Le film ne trace aucune perspective à part celle de l’acceptation du monde tel qu’il est et de l’émerveillement face à la création divine. En fin de compte, dans « Tree of Life », le père a raison d’un strict point de vue capitaliste. Oui, dans le capitalisme, il est effectivement inutile d’être trop gentil. Oui, dans le capitalisme, il faut apprendre à toujours se battre pour parvenir à ses fins. Oui, le capitalisme est une compétition individualiste où il faut être meilleur que son prochain pour s’en sortir.
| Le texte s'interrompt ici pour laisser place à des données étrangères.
From an optimization exercise on the open Yosys and OpenROAD flow, aimed at small area; shortcuts taken in it are not production practice.
In this exercise RTL edits were held to simulation tests only and were not proved equivalent to the original.
The flow treats the clock pin as an ideal source, which a real chip does not have.
Power is estimated from default activity; no workload was simulated.

==> job 856 <==
==> flow/design.v (excerpt) <==
module VGA(CLOCK_50, reset, VGA_R, VGA_G, VGA_B, VGA_HS, VGA_VS, SW, PaddleBtn, PauseBtn, HEX0_D, HEX1_D, HEX2_D, LEDG);
Settings: LEC_CHECK=0, CAP_MARGIN=20, CORE_MARGIN=2, CORE_UTILIZATION=40, SLEW_MARGIN=20; clock period 10.0 ns.
standard.sh (not shown) runs the stock make flow with config.mk's settings and CLKGATE_MAP_FILE= SYNTH_SCRIPT=/design/flow/synth_recipe.tcl, a recipe that flattens the netlist after the stock synthesis.
==> flow/flow/run.sh <==
#!/bin/bash
# Own layout flow: the standard synthesis, then an area-oriented re-mapping
# of the combinational logic (registers, full adders and tie cells kept as they
# are), then the standard ORFS layout with small port buffers and a lighter
# clock tree.  Each tool writes its full output to a log_*.txt file here.
set -euo pipefail
W="$(cd "$(dirname "${BASH_SOURCE[0]}")/.." && pwd)"
cd "$W"
R="$W/orfs/results/${FLOW_PLATFORM:-sky130hd}/VGA/base"
LIB="$FLOW_HOME/platforms/sky130hd/lib/sky130_fd_sc_hd__tt_025C_1v80.lib"

# 1. standard synthesis
bash standard.sh synth > log_1_synth.txt 2>&1
cp "$R/1_2_yosys.v" "$W/standard_1_2_yosys.v"

# 2. re-map the combinational logic for area
DU=""
for c in $(sed -n '/^export DONT_USE_CELLS/,/^#/p' "$FLOW_HOME/platforms/sky130hd/config.mk" | grep -o 'sky130_fd_sc_hd__[a-z0-9_]*'); do
	DU="$DU -dont_use $c"
done
# ABC's deepsyn is randomised: run it with four seeds in parallel and keep
# the smallest netlist.
for S in 1 2 3 4; do
	cat > "$W/area_$S.abc" <<EOA
strash
&get -n
&st
&deepsyn -T 40 -S $S
&put
dch -f
amap
topo
EOA
	cat > "$W/resyn_$S.ys" <<EOY
read_liberty -ignore_miss_func $LIB
blackbox sky130_fd_sc_hd__dfxtp_1 sky130_fd_sc_hd__conb_1 sky130_fd_sc_hd__fa_1
read_verilog $W/standard_1_2_yosys.v
hierarchy -top VGA
flatten
opt_clean -purge
abc -liberty $LIB $DU -script $W/area_$S.abc
read_liberty -lib -overwrite -ignore_miss_func $LIB
opt_clean -purge
hilomap -singleton -hicell sky130_fd_sc_hd__conb_1 HI -locell sky130_fd_sc_hd__conb_1 LO
insbuf -buf sky130_fd_sc_hd__buf_1 A X
splitnets
opt_clean -purge
check -assert
tee -o $W/resyn_stat_$S.txt stat -liberty $LIB
write_verilog -noattr -nohex -nodec $W/resyn_$S.v
EOY
	yosys -s "$W/resyn_$S.ys" > "log_2_resyn_$S.txt" 2>&1 &
done
wait
best=$(for S in 1 2 3 4; do
	a=$(grep "Chip area" "$W/resyn_stat_$S.txt" 2>/dev/null | awk '{print $NF}')
	if [[ -n "$a" ]]; then echo "$a $S"; fi
done | sort -g | head -n 1 | awk '{print $2}')
best_area=$(grep "Chip area" "$W/resyn_stat_$best.txt" | awk '{print $NF}')
echo "kept seed $best, area $best_area" > log_2_resyn_choice.txt
cp "$W/resyn_$best.v" "$R/1_2_yosys.v"

# 3. rebuild the synthesis database from the new netlist
bash standard.sh do-1_synth > log_3_synth_odb.txt 2>&1

# 4. the rest of the standard layout
bash standard.sh finish \
	"BUFFER_PORTS_ARGS=-buffer_cell sky130_fd_sc_hd__buf_1" \
	"SKIP_REPAIR_TIE_FANOUT=1" \
	"CTS_ARGS=-sink_clustering_enable -repair_clock_nets -buf_list sky130_fd_sc_hd__clkbuf_8 -dont_use_dummy_load" \
	> log_4_layout.txt 2>&1
==> job 6178: changes against job 856 <==
--- a/flow/design.v
+++ b/flow/design.v
@@ -209,21 +209,21 @@
 			vr <= nr; vu <= nu; vd <= nd;
 		end
 	end
 end
 function [6:0] seg;
 	input [3:0] v;
 	begin
-		seg[0] = (~v[3] & ~v[2] & ~v[1] & v[0]) | (v[2] & ~v[1] & ~v[0]);
-		seg[1] = v[2] & (v[1] ^ v[0]);
-		seg[2] = ~v[2] & v[1] & ~v[0];
-		seg[3] = seg[0] | (v[2] & v[1] & v[0]);
-		seg[4] = (v[2] & ~v[1]) | v[0];
-		seg[5] = (~v[3] & ~v[2] & v[0]) | (~v[2] & v[1]) | (v[1] & v[0]);
-		seg[6] = (~v[3] & ~v[2] & ~v[1]) | (v[2] & v[1] & v[0]);
+		seg[0] = ~(v[3] | v[1] | v[2] & v[0] | ~v[2] & ~v[0]);
+		seg[1] = ~(~v[2] | ~v[1] & ~v[0] | v[1] & v[0]);
+		seg[2] = ~(v[2] | ~v[1] | v[0]);
+		seg[3] = ~(~v[2] & ~v[0] | v[1] & ~v[0] | v[2] & ~v[1] & v[0] | ~v[2] & v[1] | v[3]);
+		seg[4] = ~(~v[2] & ~v[0] | v[1] & ~v[0]);
+		seg[5] = ~(v[3] | ~v[1] & ~v[0] | v[2] & ~v[1] | v[2] & ~v[0]);
+		seg[6] = ~(v[3] | v[2] & ~v[1] | ~v[2] & v[1] | v[1] & ~v[0]);
 	end
 endfunction
 assign HEX0_D = seg(s2);
 assign HEX2_D = seg(s1);
 assign HEX1_D = 7'b0111111;
 wire [8:0]  pv  = hx[9] ? p2 : p1;
 wire [10:0] dpy = add({2'b00, vy[8:0]}, ~{2'b00, pv}, 1'b0);
==> flow/flow/run.sh (replaced) <==
#!/bin/bash
# Own layout flow: the standard synthesis, then an area-oriented re-mapping
# of the combinational logic (registers, adders and tie cells kept as they
# are), then the standard ORFS layout with small port buffers and a lighter
# clock tree.  Each tool writes its full output to a log_*.txt file here.
set -euo pipefail
W="$(cd "$(dirname "${BASH_SOURCE[0]}")/.." && pwd)"
cd "$W"
R="$W/orfs/results/${FLOW_PLATFORM:-sky130hd}/VGA/base"
LIB="$FLOW_HOME/platforms/sky130hd/lib/sky130_fd_sc_hd__tt_025C_1v80.lib"

# 1. standard synthesis
bash standard.sh synth > log_1_synth.txt 2>&1
cp "$R/1_2_yosys.v" "$W/standard_1_2_yosys.v"

# 2. re-map the combinational logic for area
DU=""
for c in $(sed -n '/^export DONT_USE_CELLS/,/^#/p' "$FLOW_HOME/platforms/sky130hd/config.mk" | grep -o 'sky130_fd_sc_hd__[a-z0-9_]*'); do
	DU="$DU -dont_use $c"
done
cat > "$W/resyn.ys" <<EOY
read_liberty -ignore_miss_func $LIB
blackbox sky130_fd_sc_hd__dfxtp_1 sky130_fd_sc_hd__conb_1 sky130_fd_sc_hd__fa_1 sky130_fd_sc_hd__ha_1
read_verilog $W/standard_1_2_yosys.v
hierarchy -top VGA
flatten
opt_clean -purge
abc -liberty $LIB $DU -script $W/flow/area.abc
opt_clean -purge
hilomap -singleton -hicell sky130_fd_sc_hd__conb_1 HI -locell sky130_fd_sc_hd__conb_1 LO
insbuf -buf sky130_fd_sc_hd__buf_4 A X
splitnets
opt_clean -purge
check -assert
tee -o $W/resyn_stat.txt stat -liberty $LIB
write_verilog -noattr -nohex -nodec $R/1_2_yosys.v
EOY
yosys -c /dev/null -s "$W/resyn.ys" > log_2_resyn.txt 2>&1

# 3. rebuild the synthesis database from the new netlist
bash standard.sh do-1_synth > log_3_synth_odb.txt 2>&1

# 4. the rest of the standard layout
bash standard.sh finish \
	"BUFFER_PORTS_ARGS=-buffer_cell sky130_fd_sc_hd__buf_1" \
	> log_4_layout.txt 2>&1
==> flow/flow/area.abc (new file) <==
strash
balance; rewrite; refactor; balance; rewrite; rewrite -z; balance; refactor -z; rewrite -z; balance
dch -f
amap
strash
balance; rewrite; refactor; balance; rewrite; rewrite -z; balance; refactor -z; rewrite -z; balance
dch -f
amap
topo
==> notes.md <==
All-layer global routing usage: job 6178 18.22%; job 856 18.76%
Initial cell density of the core: job 6178 40.96%; job 856 40.54%
Fill cell instance count of the final layout: job 6178 1,983; job 856 1,763
First-pass GRT wire length: job 6178 31,910 µm; job 856 27,460 µm
Remaining max-slew budget at the tightest pin: job 6178 37.09%; job 856 32.84%
Switching power: job 6178 0.3043 mW; job 856 0.2150 mW
Critical Path AT: job 6178 8.29 ns; job 856 8.89 ns
Combinational Power: job 6178 0.0591 mW; job 856 0.0595 mW
Crit share post-route: job 6178 80.10%; job 856 85.58%
Ratio of routed vias to standard cells: job 6178 5.390; job 856 5.242
Clock distribution area overhead in the final layout: job 6178 6.590%; job 856 3.116%
Fraction of area in registers: job 6178 27.24%; job 856 33.06%
Taps Inserted: job 6178 270; job 856 225
Fin worst setup slack: job 6178 1.990 ns; job 856 1.442 ns
Main power-consuming group: job 6178 clock; job 856 sequential cells
Total routed wire length on the met1 layer: job 6178 8989 µm; job 856 7852 µm
Outcome: job 6178 timing/DRC/antenna clean; job 856 timing/DRC/antenna clean
Die Y-Extent: job 6178 148.2 µm; job 856 135.9 µm
Pleak: job 6178 3.642 nW; job 856 2.437 nW
Die Span X: job 6178 148.2 µm; job 856 135.9 µm
Worst skew pair latency: job 6178 0.43 ns; job 856 0.45 ns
Mais c’est justement le capitalisme que nous, communistes, entendons abattre ! Car effectivement, l’amour est un sentiment essentiel à la vie mais ne peut triompher dans le cadre du capitalisme qui commet continuellement un écocide contre la planète vivante qu’est la Terre.
La vision de Malick n’est d’ailleurs pas celle d’une biosphère unifiant tous les êtres vivants par la matière, mais celle d’une nature hiérarchisée, compartimentée et reliée à Dieu comme dans la Bible. L’arbre de la vie de Malick est vertical et tend vers Dieu. L’arbre de la vie de la science est une forme sphérique où tous les embranchements sont reliés entre eux et convergent vers les formes primitives de vie, toutes produites de la matière en mouvement.
Nous, communistes, voulons dépasser le vieux monde capitaliste pétri de brutalité et de dureté. De la révolution socialiste et de l’écrasement résolu de tous les exploiteurs émergera un monde nouveau où la vie sera facile et en harmonie avec la nature.